Two interesting articles with some good background for those interested in Southwest. Very well written and factual (in my opinion)
http://www.sptimes.com/2005/04/18/Business/Southwest_s_tiger.shtml
Southwest's tiger
Published April 18, 2005
Southwest Airlines CEO Gary Kelly wants the airline to grow in big markets as other carriers retreat or move into international routes, an analyst says. The airline's strategy is to use low fares to squeeze the competition.
Don't let the corny on-board jokes and whimsical television ads fool you.
Southwest Airlines has emerged as the toughest competitor in a sharp-elbowed business with a series of aggressive expansion moves.
The nation's largest discount carrier won a bidding war in December for a bigger share of Chicago's huge air travel market. Southwest lands next month in Pittsburgh, a stronghold for bankrupt US Airways. Meanwhile, the airline is fighting a federal law that limits flying at its hometown airport in Dallas, a direct challenge to crosstown rival American Airlines.
The initiatives put a spotlight on Gary Kelly, Southwest's veteran chief financial officer who was promoted to chief executive in July. He has earned early rave reviews.
Analysts like Kelly's focus on costs. Labor leaders say he's in tune with the airline's employee-friendly, offbeat culture, such as dressing last fall as Gene Simmons of the rock band KISS at Southwest's annual Halloween bash. Kelly has moved quickly to seize growth opportunities.
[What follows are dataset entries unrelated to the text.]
### config.mk
export PLATFORM = sky130hd
export DESIGN_NAME = pcf_top
export DESIGN_NICKNAME = d
export VERILOG_FILES = /design/src/rtl/pcf_top.v /design/src/rtl/pcf_wrap.v
export VERILOG_INCLUDE_DIRS = /design/src /design/src/common
export SDC_FILE = /design/constraint.sdc
export NUM_CORES = 1
export LEC_CHECK = 0
export CORE_MARGIN = 8
export CORE_UTILIZATION = 61
export DETAILED_ROUTE_END_ITERATION = 10
export DONT_BUFFER_PORTS = 1
export PLACE_DENSITY = 0.86
export SETUP_SLACK_MARGIN = 0.1
export SLEW_MARGIN = 20
export SYNTH_ARGS = -nofsm -noshare
export SYNTH_HDL_FRONTEND = slang
export SYNTH_SLANG_ARGS = --single-unit
### constraint.sdc
create_clock -name clk -period 2.2 [get_ports clk]
set_clock_uncertainty 0.15 [all_clocks]
set_input_delay 0.44 -clock clk [delete_from_list [all_inputs] [get_ports clk]]
set_output_delay 0.44 -clock clk [all_outputs]
set_load 0.05 [all_outputs]
### src/common/pcf_defs.vh
// Purpose: constants for the program counter and fetch addressing block
// Assumes: 13-bit program counter, 14-bit instruction words
// Notes: definitions only
`ifndef PCF_DEFS_VH
`define PCF_DEFS_VH
`define PCF_PC_W 13
`define PCF_INSN_W 14
`define PCF_DATA_AW 9
`define PCF_DATA_W 8
`define PCF_RESET_VEC 13'h0000
`define PCF_INT_VEC 13'h0004
`define PCF_PC_STEP 13'h0001
`define PCF_BIG_AW 13
`define PCF_SMALL_AW 12
`define PCF_FLAG_RST 1'b0
`define PCF_INSN_RST 14'h0000
`define PCF_DATA_ADDR_RST 9'h000
`define PCF_DATA_WDATA_RST 8'h00
`endif

### src/rtl/pcf_top.v
// Contract
// - Keep a 13-bit program counter addressing up to 8K words of 14 bits.
// - Large variant uses all 8K words; every counter value is distinct.
// - Small variant has 4K words but the same 13-bit counter.
// - Addresses above the implemented memory wrap; high bits are ignored.
// - Any reset loads the counter with address zero.
// - A taken interrupt loads the counter with address four.
// - Instruction and data memories have separate buses, usable together.
//
// Purpose: program counter and instruction fetch addressing
// Assumes: memory returns the word one cycle after fetch_req; inputs synchronous
// Notes: priority is interrupt, then branch, then increment
`timescale 1ns/1ps
`include "pcf_defs.vh"
module pcf_top #(
    parameter SMALL = 0
) (
    // Clock and reset
    input wire clk,
    input wire rst,
    // Core control
    input wire step,
    input wire branch,
    input wire [12:0] branch_addr,
    input wire irq_take,
    // Data access from the core
    input wire data_req,
    input wire data_we,
    input wire [8:0] data_addr_in,
    input wire [7:0] data_wdata_in,
    // Instruction memory bus
    output wire fetch_req,
    output wire [12:0] imem_addr,
    input wire [13:0] imem_rdata,
    // Data memory bus
    output reg data_req_r,
    output reg data_we_r,
    output reg [8:0] data_addr_r,
    output reg [7:0] data_wdata_r,
    // Fetched instruction
    output reg [13:0] insn_r,
    output reg insn_valid_r,
    output reg [12:0] pc_r,
    output reg [12:0] insn_pc_r
);
    // ==========================================================
    // Declarations
    reg [12:0] pc_nxt;
    reg fetch_pend_r;
    reg fetch_pend_nxt;
    reg [12:0] fetch_pc_r;
    reg [12:0] fetch_pc_nxt;
    reg [13:0] insn_nxt;
    reg insn_valid_nxt;
    reg [12:0] insn_pc_nxt;
    reg data_req_nxt;
    reg data_we_nxt;
    reg [8:0] data_addr_nxt;
    reg [7:0] data_wdata_nxt;
    wire [12:0] phys_addr;
    wire load_irq;
    wire load_branch;
    wire advance;

    // ==========================================================
    // Load selection
    // Interrupt beats branch, branch beats a plain step
    assign load_irq = irq_take;
    assign load_branch = branch & ~irq_take;
    assign advance = step & ~irq_take & ~branch;

    // ==========================================================
    // Counter update
    always @* begin
        pc_nxt = pc_r;
        if (load_irq) begin
            pc_nxt = `PCF_INT_VEC;
        end else if (load_branch) begin
            pc_nxt = branch_addr;
        end else if (advance) begin
            // Thirteen-bit sum rolls over from the top word to zero
            pc_nxt = pc_r + `PCF_PC_STEP;
        end
    end

    always @(posedge clk) begin
        if (rst) begin
            pc_r <= `PCF_RESET_VEC;
        end else begin
            pc_r <= pc_nxt;
        end
    end

    // ==========================================================
    // Instruction address, independent of the data bus
    pcf_wrap #(
        .SMALL(SMALL)
    ) u_wrap (
        .pc_in(pc_r),
        .addr_out(phys_addr)
    );

    assign imem_addr = phys_addr;

    // No fetch while reset holds or while the counter is reloaded
    assign fetch_req = advance & ~rst;

    // ==========================================================
    // Fetch pipeline
    always @* begin
        fetch_pend_nxt = fetch_req;
        fetch_pc_nxt = pc_r;
    end

    always @(posedge clk) begin
        if (rst) begin
            fetch_pend_r <= `PCF_FLAG_RST;
        end else begin
            fetch_pend_r <= fetch_pend_nxt;
        end
    end

    always @(posedge clk) begin
        if (rst) begin
            fetch_pc_r <= `PCF_RESET_VEC;
        end else begin
            fetch_pc_r <= fetch_pc_nxt;
        end
    end

    // ==========================================================
    // Fetched word
    // The word and its address hold until the next fetch lands
    always @* begin
        insn_valid_nxt = fetch_pend_r;
        insn_nxt = insn_r;
        insn_pc_nxt = insn_pc_r;
        if (fetch_pend_r) begin
            insn_nxt = imem_rdata;
            insn_pc_nxt = fetch_pc_r;
        end
    end

    always @(posedge clk) begin
        if (rst) begin
            insn_valid_r <= `PCF_FLAG_RST;
        end else begin
            insn_valid_r <= insn_valid_nxt;
        end
    end

    always @(posedge clk) begin
        if (rst) begin
            insn_r <= `PCF_INSN_RST;
        end else begin
            insn_r <= insn_nxt;
        end
    end

    always @(posedge clk) begin
        if (rst) begin
            insn_pc_r <= `PCF_RESET_VEC;
        end else begin
            insn_pc_r <= insn_pc_nxt;
        end
    end

    // ==========================================================
    // Data bus
    // Runs in the same cycles as fetch; shares nothing with it
    always @* begin
        data_req_nxt = data_req;
        data_we_nxt = data_req & data_we;
        data_addr_nxt = data_addr_in;
        data_wdata_nxt = data_wdata_in;
    end

    always @(posedge clk) begin
        if (rst) begin
            data_req_r <= `PCF_FLAG_RST;
        end else begin
            data_req_r <= data_req_nxt;
        end
    end

    always @(posedge clk) begin
        if (rst) begin
            data_we_r <= `PCF_FLAG_RST;
        end else begin
            data_we_r <= data_we_nxt;
        end
    end

    always @(posedge clk) begin
        if (rst) begin
            data_addr_r <= `PCF_DATA_ADDR_RST;
        end else begin
            data_addr_r <= data_addr_nxt;
        end
    end

    always @(posedge clk) begin
        if (rst) begin
            data_wdata_r <= `PCF_DATA_WDATA_RST;
        end else begin
            data_wdata_r <= data_wdata_nxt;
        end
    end
endmodule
"He's from the (Southwest) mold," said Darryl Jenkins, a visiting professor at Embry-Riddle Aeronautical University in Daytona Beach. "He's bright and he's very aggressive. He'll be a very tough competitor."
Southwest passed Delta Air Lines last year as the largest carrier of domestic air travelers. With competitors hobbled by high fuel prices and low fares, Kelly, 50, wants Southwest to grow in big markets as other carriers retreat or move planes into more lucrative international routes, says Robert Mann, an airline analyst in Port Washington, N.Y.
"Gary Kelly sees this business cycle as a window of opportunity to install Southwest as No. 1 and never look back," he said.
The discounter unseated Delta as Tampa International Airport's top airline in 2004, with 3.6-million passengers, or 19.6 percent of the market.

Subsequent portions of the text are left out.